Degree Name

BA

Department

Comparative Arts and Letters

College

Humanities

Defense Date

2025-03-06

Publication Date

2025-03-14

First Faculty Advisor

Dr. Sara Phenix

First Faculty Reader

Dr. Patrícia Andrade

Honors Coordinator

Dr. Larry Peer

Keywords

Maternity, Pregnancy, Feminism, France, America, Brazil

Abstract

This thesis explores portrayals of the pregnant female mind in early 20th-century literature completed by female authors in the francophone, lusophone, and anglophone tradition.

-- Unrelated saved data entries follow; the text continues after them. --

## src/rtl/recorre_ram_pkg.sv

```systemverilog
// Shared types and constants for the multi-channel RAM address sequencer.
package recorre_ram_pkg;

    typedef enum logic [0:0] {
        ST_IDLE = 1'b0,
        ST_REQ  = 1'b1
    } state_t;

    localparam int DEF_ADDR_W    = 26;
    localparam int DEF_STEP_BASE = 2;
    localparam int OVR_W         = 8;

endpackage

```

## src/rtl/recorre_ram_multicanal_if.sv

```systemverilog
// Read-request bus between the address sequencer (master) and the RAM controller (slave).
interface recorre_ram_multicanal_if #(
    parameter int ADDR_W = 26,
    parameter int CH_W   = 1
);
    // A request transfers on a rising edge where rd_valid && rd_ack. Once
    // rd_valid rises, rd_addr/rd_ch hold until that edge. rd_ack with
    // rd_valid low has no effect.
    logic [ADDR_W-1:0] rd_addr;
    logic [CH_W-1:0]   rd_ch;
    logic              rd_valid;
    logic              rd_ack;

    modport master (output rd_addr, output rd_ch, output rd_valid, input rd_ack);
    modport slave  (input rd_addr, input rd_ch, input rd_valid, output rd_ack);
endinterface

```

## src/rtl/recorre_ram_canal.sv

```systemverilog
// One channel read pointer that walks base..limit by a variable step and wraps to base.
module recorre_ram_canal #(
    parameter int ADDR_W = 26
) (
    input  logic              clk,
    input  logic              load,
    input  logic              advance,
    input  logic [ADDR_W-1:0] step,
    input  logic [ADDR_W-1:0] base,
    input  logic [ADDR_W-1:0] limit,
    output logic [ADDR_W-1:0] ptr,
    output logic              wrap_now
);
    logic [ADDR_W-1:0] ptr_q, ptr_d;
    logic [ADDR_W:0]   nxt;

    // The extra bit catches overflow past the top of the address space.
    assign nxt      = {1'b0, ptr_q} + {1'b0, step};
    assign wrap_now = nxt[ADDR_W] || (nxt > {1'b0, limit});

    always_comb begin
        ptr_d = ptr_q;
        if (load) begin
            ptr_d = base;
        end else if (advance) begin
            ptr_d = wrap_now ? base : nxt[ADDR_W-1:0];
        end
    end

    always_ff @(posedge clk) begin
        ptr_q <= ptr_d;
    end

    assign ptr = ptr_q;

endmodule

```

## src/rtl/recorre_ram_multicanal.sv

```systemverilog
// Round-robin N-channel RAM read-address sequencer with valid/ack request port.
// Optional macro RECORRE_RAM_OVERRUN_EN adds the saturating dropped-tick counter overrun_cnt.
module recorre_ram_multicanal
    import recorre_ram_pkg::*;
#(
    parameter int ADDR_W    = DEF_ADDR_W,
    parameter int N_CH      = 2,
    parameter int STEP_BASE = DEF_STEP_BASE,
    parameter int CH_W      = (N_CH > 1) ? $clog2(N_CH) : 1
) (
    input  logic                   clk,
    input  logic                   reset,
    input  logic                   tick,
    input  logic                   restart,
    input  logic [1:0]             nivel,
    input  logic [N_CH*ADDR_W-1:0] base_addr,
    input  logic [N_CH*ADDR_W-1:0] limit_addr,
    recorre_ram_multicanal_if.master rd,
    output logic [N_CH-1:0]        wrap,
    output logic                   busy,
    output state_t                 dbg_state
`ifdef RECORRE_RAM_OVERRUN_EN
    ,
    output logic [OVR_W-1:0]       overrun_cnt
`endif
);
    state_t            state_q, state_d;
    logic [CH_W-1:0]   ch_q, ch_d;
    logic              pend_q, pend_d;
    logic              rst_pend_q, rst_pend_d;
    logic [N_CH-1:0]   wrap_q, wrap_d;
    logic [ADDR_W-1:0] ptr [N_CH];
    logic [N_CH-1:0]   wrap_now;
    logic [N_CH-1:0]   advance;
    logic [ADDR_W-1:0] step;
    logic [ADDR_W-1:0] sel_ptr;
    logic              accept;
    logic              reload;
    logic              load_all;
    logic              drop;

    assign step     = ADDR_W'(STEP_BASE) + ADDR_W'(nivel);
    assign accept   = (state_q == ST_REQ) && rd.rd_ack;
    assign load_all = reset || reload;

    for (genvar g = 0; g < N_CH; g++) begin : g_canal
        recorre_ram_canal #(.ADDR_W(ADDR_W)) u_canal (
            .clk      (clk),
            .load     (load_all),
            .advance  (advance[g]),
            .step     (step),
            .base     (base_addr[g*ADDR_W +: ADDR_W]),
            .limit    (limit_addr[g*ADDR_W +: ADDR_W]),
            .ptr      (ptr[g]),
            .wrap_now (wrap_now[g])
        );
    end

    always_comb begin
        sel_ptr = '0;
        for (int i = 0; i < N_CH; i++) begin
            if (ch_q == CH_W'(i)) sel_ptr = ptr[i];
        end
    end

    always_comb begin
        state_d    = state_q;
        ch_d       = ch_q;
        pend_d     = pend_q;
        rst_pend_d = rst_pend_q;
        wrap_d     = '0;
        advance    = '0;
        reload     = 1'b0;
        drop       = 1'b0;
        case (state_q)
            ST_IDLE: begin
                // Restart beats a same-cycle tick; that tick is simply lost.
                if (restart) begin
                    reload = 1'b1;
                    ch_d   = '0;
                    pend_d = 1'b0;
                end else if (tick || pend_q) begin
                    state_d = ST_REQ;
                    pend_d  = 1'b0;
                end
            end
            ST_REQ: begin
                if (accept) begin
                    if (restart || rst_pend_q) begin
                        reload     = 1'b1;
                        ch_d       = '0;
                        pend_d     = 1'b0;
                        rst_pend_d = 1'b0;
                        state_d    = ST_IDLE;
                    end else begin
                        for (int i = 0; i < N_CH; i++) begin
                            if (ch_q == CH_W'(i)) begin
                                advance[i] = 1'b1;
                                wrap_d[i]  = wrap_now[i];
                            end
                        end
                        ch_d    = (ch_q == CH_W'(N_CH-1)) ? '0 : ch_q + 1'b1;
                        pend_d  = 1'b0;
                        drop    = pend_q && tick;
                        state_d = (pend_q || tick) ? ST_REQ : ST_IDLE;
                    end
                end else begin
                    if (restart) rst_pend_d = 1'b1;
                    if (tick) begin
                        if (pend_q) drop = 1'b1;
                        else        pend_d = 1'b1;
                    end
                end
            end
            default: state_d = ST_IDLE;
        endcase
    end

    always_ff @(posedge clk) begin
        if (reset) begin
            state_q    <= ST_IDLE;
            ch_q       <= '0;
            pend_q     <= 1'b0;
            rst_pend_q <= 1'b0;
            wrap_q     <= '0;
        end else begin
            state_q    <= state_d;
            ch_q       <= ch_d;
            pend_q     <= pend_d;
            rst_pend_q <= rst_pend_d;
            wrap_q     <= wrap_d;
        end
    end

    assign rd.rd_valid = (state_q == ST_REQ);
    assign rd.rd_addr  = rd.rd_valid ? sel_ptr : '0;
    assign rd.rd_ch    = rd.rd_valid ? ch_q : '0;
    assign wrap        = wrap_q;
    assign busy        = (state_q != ST_IDLE);
    assign dbg_state   = state_q;

`ifdef RECORRE_RAM_OVERRUN_EN
    logic [OVR_W-1:0] ovr_q;

    always_ff @(posedge clk) begin
        if (reset) begin
            ovr_q <= '0;
        end else if (drop && (ovr_q != {OVR_W{1'b1}})) begin
            ovr_q <= ovr_q + 1'b1;
        end
    end

    assign overrun_cnt = ovr_q;
`else
    logic unused_drop;
    assign unused_drop = drop;
`endif

endmodule

```

## src/flat_wrapper.sv

```systemverilog
// flat-port wrapper written by rule: the top's interface ports become plain ports
module recorre_ram_multicanal_flat import recorre_ram_pkg::*;
#(
    parameter int ADDR_W    = DEF_ADDR_W,
    parameter int N_CH      = 2,
    parameter int STEP_BASE = DEF_STEP_BASE,
    parameter int CH_W      = (N_CH > 1) ? $clog2(N_CH) : 1
)
  (clk, reset, tick, restart, nivel, base_addr, limit_addr, wrap, busy, dbg_state, rd_rd_addr, rd_rd_ch, rd_rd_valid, rd_rd_ack);
  recorre_ram_multicanal_if #(.ADDR_W(ADDR_W), .CH_W(CH_W)) rd_i ();
  input  logic clk;
  input  logic reset;
  input  logic tick;
  input  logic restart;
  input  logic [1:0] nivel;
  input  logic [N_CH*ADDR_W-1:0] base_addr;
  input  logic [N_CH*ADDR_W-1:0] limit_addr;
  output logic [N_CH-1:0] wrap;
  output logic busy;
  output state_t dbg_state;
  output wire logic [$bits(rd_i.rd_addr)-1:0] rd_rd_addr;
  output wire logic [$bits(rd_i.rd_ch)-1:0] rd_rd_ch;
  output wire logic [$bits(rd_i.rd_valid)-1:0] rd_rd_valid;
  input wire logic [$bits(rd_i.rd_ack)-1:0] rd_rd_ack;
  assign rd_rd_addr = rd_i.rd_addr;
  assign rd_rd_ch = rd_i.rd_ch;
  assign rd_rd_valid = rd_i.rd_valid;
  assign rd_i.rd_ack = rd_rd_ack;
  recorre_ram_multicanal #(.ADDR_W(ADDR_W), .N_CH(N_CH), .STEP_BASE(STEP_BASE), .CH_W(CH_W)) u_core (.clk(clk), .reset(reset), .tick(tick), .restart(restart), .nivel(nivel), .base_addr(base_addr), .limit_addr(limit_addr), .rd(rd_i), .wrap(wrap), .busy(busy), .dbg_state(dbg_state));
endmodule
```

The three cited authors—Lucie Delarue-Mardrus, Pagu, and Nella Larsen—have each produced novels which include explicit references to childbirth and maternity, as well as veiled references to the mother’s mental state before, during, and after pregnancy. A close analysis of these scenes reveals an underlying discourse of the effects of pregnancy on cognition and mental health, suggesting that the contemporary discourse on the self-sacrificing mother was over-simplistic and placed women within strict categories of “good mother” or “bad mother” depending on their reactions to pregnancy and their newborn child. In this thesis, I rely on the historical context of the shift towards hospitals for childbirth as well as the emerging feminist movement in order to show how these authors used their literature to advocate for a more complex embodied pregnant woman whose identity extended beyond the reach of her pregnancy.